O governante moçambicano considerou que este legado histórico justificou plenamente a presença moçambicana na cerimónia de tomada de posse em Kampala, depois das eleições presidenciais ugandesas. “Dada essa relação histórica, achamos que era extremamente importante marcar a nossa presença na tomada de posse, depois das eleições”, disse.
O Chefe do Estado referiu-se ainda ao facto de, durante o discurso de investidura, Yoweri Museveni ter sublinhado a relevância das relações entre Uganda, Tanzânia e Moçambique, evocando o papel histórico desempenhado pelos países da região nos movimentos de libertação africanos.
“Fez referência que o Uganda praticamente nasceu na Tanzânia e, como vocês sabem muito bem, o berço da liberdade de Moçambique é a Tanzânia.

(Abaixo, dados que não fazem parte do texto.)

`config.mk`:
```
export PLATFORM = sky130hd
export DESIGN_NAME = message_blocker
export DESIGN_NICKNAME = d
export VERILOG_FILES = /design/src/rtl/message_blocker.sv
export SDC_FILE = /design/constraint.sdc
export NUM_CORES = 1
export LEC_CHECK = 0
export CORE_ASPECT_RATIO = 2
export CORE_MARGIN = 1
export CORE_UTILIZATION = 35
export CTS_BUF_LIST = sky130_fd_sc_hd__clkbuf_4
export DETAILED_ROUTE_END_ITERATION = 8
export PLACE_DENSITY = 0.58
export SLEW_MARGIN = 15
export SYNTH_ARGS = -nofsm -noshare
export SYNTH_HDL_FRONTEND = slang
export SYNTH_SLANG_ARGS = --single-unit
```
`constraint.sdc`:
```
create_clock -name clk -period 2.5 [get_ports clk]
set_clock_uncertainty 0.1 [all_clocks]
set_input_delay 0.375 -clock clk [delete_from_list [all_inputs] [get_ports clk]]
set_output_delay 0.375 -clock clk [all_outputs]
set_load 0.02 [all_outputs]
```
`src/rtl/message_blocker.sv`:
```
// Packs a byte stream MSB-first into BWIDTH-bit blocks for the padding stage.
// Each block carries its valid-byte count and a last flag; short final blocks are zero-filled.
module message_blocker #(
  parameter int BWIDTH = 32,
  localparam int NB = BWIDTH / 8,
  localparam int CW = $clog2(NB) + 1
) (
  input  logic              clk,
  input  logic              rst_n,
  input  logic [7:0]        in_data,
  input  logic              in_valid,
  input  logic              in_last,
  output logic              in_ready,
  output logic [BWIDTH-1:0] blk_data,
  output logic              blk_valid,
  input  logic              blk_ready,
  output logic [CW-1:0]     blk_bytes,
  output logic              blk_last,
  output logic [15:0]       msg_len
);

  typedef enum logic {
    FILL = 1'b0,
    HOLD = 1'b1
  } state_t;

  state_t            state_q;
  logic [CW-1:0]     cnt_q;
  logic [BWIDTH-1:0] data_q;
  logic              in_ready_q;
  logic              blk_valid_q;
  logic [CW-1:0]     blk_bytes_q;
  logic              blk_last_q;
  logic [15:0]       msg_len_q;

  logic [BWIDTH-1:0] data_d;
  logic [CW-1:0]     cnt_d;
  logic [15:0]       msg_len_d;
  logic              accept;
  logic              complete;

  assign accept    = in_valid && in_ready_q && (state_q == FILL);
  assign cnt_d     = cnt_q + CW'(1);
  assign complete  = (cnt_d == CW'(NB)) || in_last;
  assign msg_len_d = (msg_len_q == 16'hFFFF) ? msg_len_q : msg_len_q + 16'd1;

  // Lane 0 is the most significant byte; only the lane selected by cnt_q takes the new byte.
  for (genvar gi = 0; gi < NB; gi++) begin : g_lane
    assign data_d[BWIDTH-1-8*gi -: 8] = (cnt_q == CW'(gi)) ? in_data
                                                            : data_q[BWIDTH-1-8*gi -: 8];
  end

  always_ff @(posedge clk or negedge rst_n) begin
    if (!rst_n) begin
      state_q     <= FILL;
      cnt_q       <= '0;
      data_q      <= '0;
      in_ready_q  <= 1'b0;
      blk_valid_q <= 1'b0;
      blk_bytes_q <= '0;
      blk_last_q  <= 1'b0;
      msg_len_q   <= '0;
    end else begin
      case (state_q)
        FILL: begin
          in_ready_q <= 1'b1;
          if (accept) begin
            data_q    <= data_d;
            cnt_q     <= cnt_d;
            msg_len_q <= msg_len_d;
            if (complete) begin
              state_q     <= HOLD;
              in_ready_q  <= 1'b0;
              blk_valid_q <= 1'b1;
              blk_bytes_q <= cnt_d;
              blk_last_q  <= in_last;
            end
          end
        end
        HOLD: begin
          if (blk_ready) begin
            state_q     <= FILL;
            blk_valid_q <= 1'b0;
            cnt_q       <= '0;
            data_q      <= '0;
            in_ready_q  <= 1'b1;
            // The message ends with this transfer, so the length restarts for the next one.
            if (blk_last_q) msg_len_q <= '0;
          end
        end
        default: state_q <= FILL;
      endcase
    end
  end

  assign in_ready  = in_ready_q;
  assign blk_data  = data_q;
  assign blk_valid = blk_valid_q;
  assign blk_bytes = blk_bytes_q;
  assign blk_last  = blk_last_q;
  assign msg_len   = msg_len_q;

endmodule

```
==> metrics <==
Port-buffer cells=66; Ys Warns=0; area of the core=8000 µm²; RSZ-0062 raised after global routing=false; vias in the first global route=2541; fin nets=393; CTS sink cnt=58; max cap viols=0; post-synth top area share=0.500; first-pass GRT wire length=13400 µm; initial antenna violation count=1; CP Data Required Time=2710 ps; Tmin final=2160 ps; Worst setup EP type=register; status=finished, violations left; initial core utilization=0.363; sequential area share after synthesis=0.500; Yosys reg bits=58; FILL cells=777; IO Pins=67; worst hold slack=-4.14 ps; Synth Area per Inst=9.64 µm²; Post-synth ARST share=1.00; clk_lat worst skew=410 ps; post-route setup slack=340 ps; Worst-path clk slew=100 ps; synth unique cells=52; Final period util=0.864; Worst Tran Pin Value=751 ps; Core Rows=46; Slew Limit Fails=0; Design Area, Final=3830 µm²; H-tree depth=3; postcts setup bufs=0; Synth area leaders=dfrtp_1, nand2_1, mux2i_1, o22ai_1, o21ai_0; setup violators final=0; pre-CTS setup slack=256 ps; crit path DAT=2370 ps; min-delay worst type=in2async; cell area after synthesis=2900 µm²; Critical-path top delay cell=dfrtp_1; Clock Path Buffers=2; number of synthesized flops with an enable pin=0; delay-heaviest family, CP=simple AND/OR/NAND/NOR gates; leakage=1.76 nW; placed cell area=3700 µm²; share of layout cells above drive strength 1=0.0926; Post-Syn Instances=301; Initial DRT Pass Iterations=4; pwr dens=1180 nW/µm²; Max stage delay on crit path=480 ps; die area=8680 µm²; CTS resizes=0; clock buffer count from CTS=9; Rel. slew slack=0.499; crit start category=register; ys flop type=dfrtp_1; CTS root buf=clkbuf_4; final RePlAce weighted congestion=0.853; area leader, netlist=dfrtp_1; DR vias=2628; DRC=0; Worst VDD drop=0.559 mV; TritonCTS clock tree=done; DRT Wirelength=8430 µm; dpl hpwl=6090 µm; crit-path cells=ha_1 -> nand4_1 -> or4_4 -> o21a_4 -> mux2_4; failing checks=hold timing; syn nets=321; crit path buf inv count=0; drt via density=5.53; routed len/inst=17.7 µm; global route overflow=0; Max Freq=463 MHz; # hold bufs at CTS=0; Hold Fails Final Rpt=4; CP max FO=9; GR Util All Layers=0.214; Die X=66.4 µm; Synth-to-Final Area Change=31.9%; largest net degree at the start of global routing=59; Detail Route Antenna Nets=0; Vert. Die Dim=131 µm; Setup TNS Final=0 ps; DR iter-0 viols=158; Crit Path Class=reg2reg
-- synthesized netlist by cell type (2+ instances only) --
library cell / instances
or4_1: 2
mux2i_1: 18
nand3_1: 15
o22ai_1: 17
inv_1: 11
buf_2: 5
and2_1: 2
a21oi_1: 4
nand2_1: 64
o22a_1: 4
o2bb2ai_1: 2
nor2b_1: 3
nor4_1: 4
nor2_1: 6
and3_1: 2
and4_1: 2
a211oi_1: 3
o21ai_0: 19
buf_1: 2
clkbuf_1: 10
dfrtp_1: 58
nand4_1: 12
ha_1: 7
-- flip-flops by register name (all words and copies together), names as in the netlist --
| register | cells |
|---|---|
| blk_data | 32 |
| blk_valid | 1 |
| cnt_q | 3 |
| msg_len | 16 |
| blk_bytes | 3 |
| in_ready | 1 |
| state_q | 1 |
| blk_last | 1 |
-- power by group --
group	internal, W	switching, W	leakage (nW)	total (W)
clock network	0.000293	0.000356	0.0706	0.000649
logic	0.00101	0.00116	0.980	0.00217
registers	0.00130	0.000392	0.710	0.00169
total	0.00260	0.00191	1.76	0.00451
-- cells in the final DEF, fill, tap and decap left out, types with 11 or more instances in the layout --
cell / instances
o22ai_1: 17
mux2i_1: 18
o21ai_0: 19
clkdlybuf4s50_1: 65
dfrtp_1: 58
inv_1: 11
nand4_1: 12
nand2_1: 64
buf_4: 12
nand3_1: 15
-- kinds of logic (layout without fill, tap and decap cells) --
kind of cell / Yosys count / after routing / synth area share
buffers and inverters: 28 / 105 / 0.0384
AOI/OAI and AO/OA: 67 / 67 / 0.157
other: 0 / 1 / 0
DFF: 58 / 58 / 0.500
and+or+nand+nor: 121 / 121 / 0.203
adders and majority gates: 7 / 7 / 0.0302
muxes: 20 / 20 / 0.0712
-- routing by layer --
layer	routed length, µm	up-vias	global-route usage
met4	253	0	0.110
met5	0	-	0
li1	-	1232	-
met3	317	17	0.0417
met2	4710	78	0.389
met1	3150	1301	0.228
-- final timing paths --
check	slack, ps	startpoint	cells after the start	to
setup / recovery	340	msg_len[0]$_DFFE_PN0P_	5	msg_len[0]$_DFFE_PN0P_
hold reg to reg	380	blk_data[29]$_DFFE_PN0P_	2	blk_data[29]$_DFFE_PN0P_
hold / removal	-4	rst_n	2	in_ready$_DFFE_PN0P_
min in group clk	380	blk_data[29]$_DFFE_PN0P_	2	blk_data[29]$_DFFE_PN0P_
setup reg to reg	340	msg_len[0]$_DFFE_PN0P_	5	msg_len[0]$_DFFE_PN0P_
max in group asynchronous	1790	rst_n	2	blk_data[15]$_DFFE_PN0P_
-- stage by stage --
stage,util,total power (W),std cells
detailed placement,0.462,0.00389,458
finish,0.478,0.00451,475
global placement,0.462,0.00385,458
CTS,0.478,0.00456,474
floorplan,-,0.00283,301
global route,0.478,0.00482,475
-- worst reg2reg max path, delay by kind of cell (launching register included) --
| family | cells | cell delay [ps] |
|---|---|---|
| mux | 1 | 300 |
| fa+ha+maj | 1 | 280 |
| flops | 1 | 480 |
| simple gates | 2 | 610 |
| compound gates | 1 | 280 |
-- layout make-up --
| class | instances | area (µm²) | share of cell area |
|---|---|---|---|
| inverters | 11 | 41.3 | 0.0108 |
| well taps | 96 | 120 | 0.0314 |
| repair buffers | 78 | 746 | 0.195 |
| flip-flops and latches | 58 | 1450 | 0.379 |
| diodes | 1 | 2.50 | 0.000654 |
| multi-input cells | 215 | 1340 | 0.350 |
| clock buffers | 9 | 67.6 | 0.0177 |
| clock inverters | 7 | 60.1 | 0.0157 |
No activity file was read; power rests on OpenSTA's default activity.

A Frente de Libertação de Moçambique foi constituída a 25 de junho de 1962 em Tanganica, na altura, hoje República Unida da Tanzânia, daí a presença da Presidente Samia [Suluhu Hassan] nesta cerimónia e também a presença do Chefe do Estado moçambicano”, declarou.
O Presidente moçambicano explicou que o reforço da cooperação bilateral visa consolidar as relações políticas e históricas, mas também criar condições para uma maior cooperação económica entre os dois países.
“O objetivo é realmente reforçarmos cada vez mais as relações de amizade e cooperação entre os dois países, sobretudo porque as nossas relações históricas devem ser cada vez mais consolidadas para que o desenvolvimento económico que nós pretendemos, para criar melhores condições de vida para o povo moçambicano, possa realmente consolidar-se cada vez mais com estas relações”, afirmou.
Questionado sobre a possibilidade de Moçambique beneficiar da experiência ugandesa no combate ao terrorismo, o Presidente Daniel Chapo reconheceu que o Uganda possui um percurso relevante nesta matéria, particularmente no enfrentamento de grupos armados extremistas no continente africano. “Sim, como sabem, o Uganda tem uma experiência muito grande no combate ao terrorismo e também ouviram no discurso de tomada de posse do Presidente Yoweri Museveni, que ele conhece profundamente a província de Cabo Delgado, foi treinado em Cabo Delgado”, sublinhou, acrescentando que Moçambique considera o Uganda “um país que vale a pena contar com ele, ao nível do continente africano, para o combate ao terrorismo que estamos a enfrentar na província de Cabo Delgado”.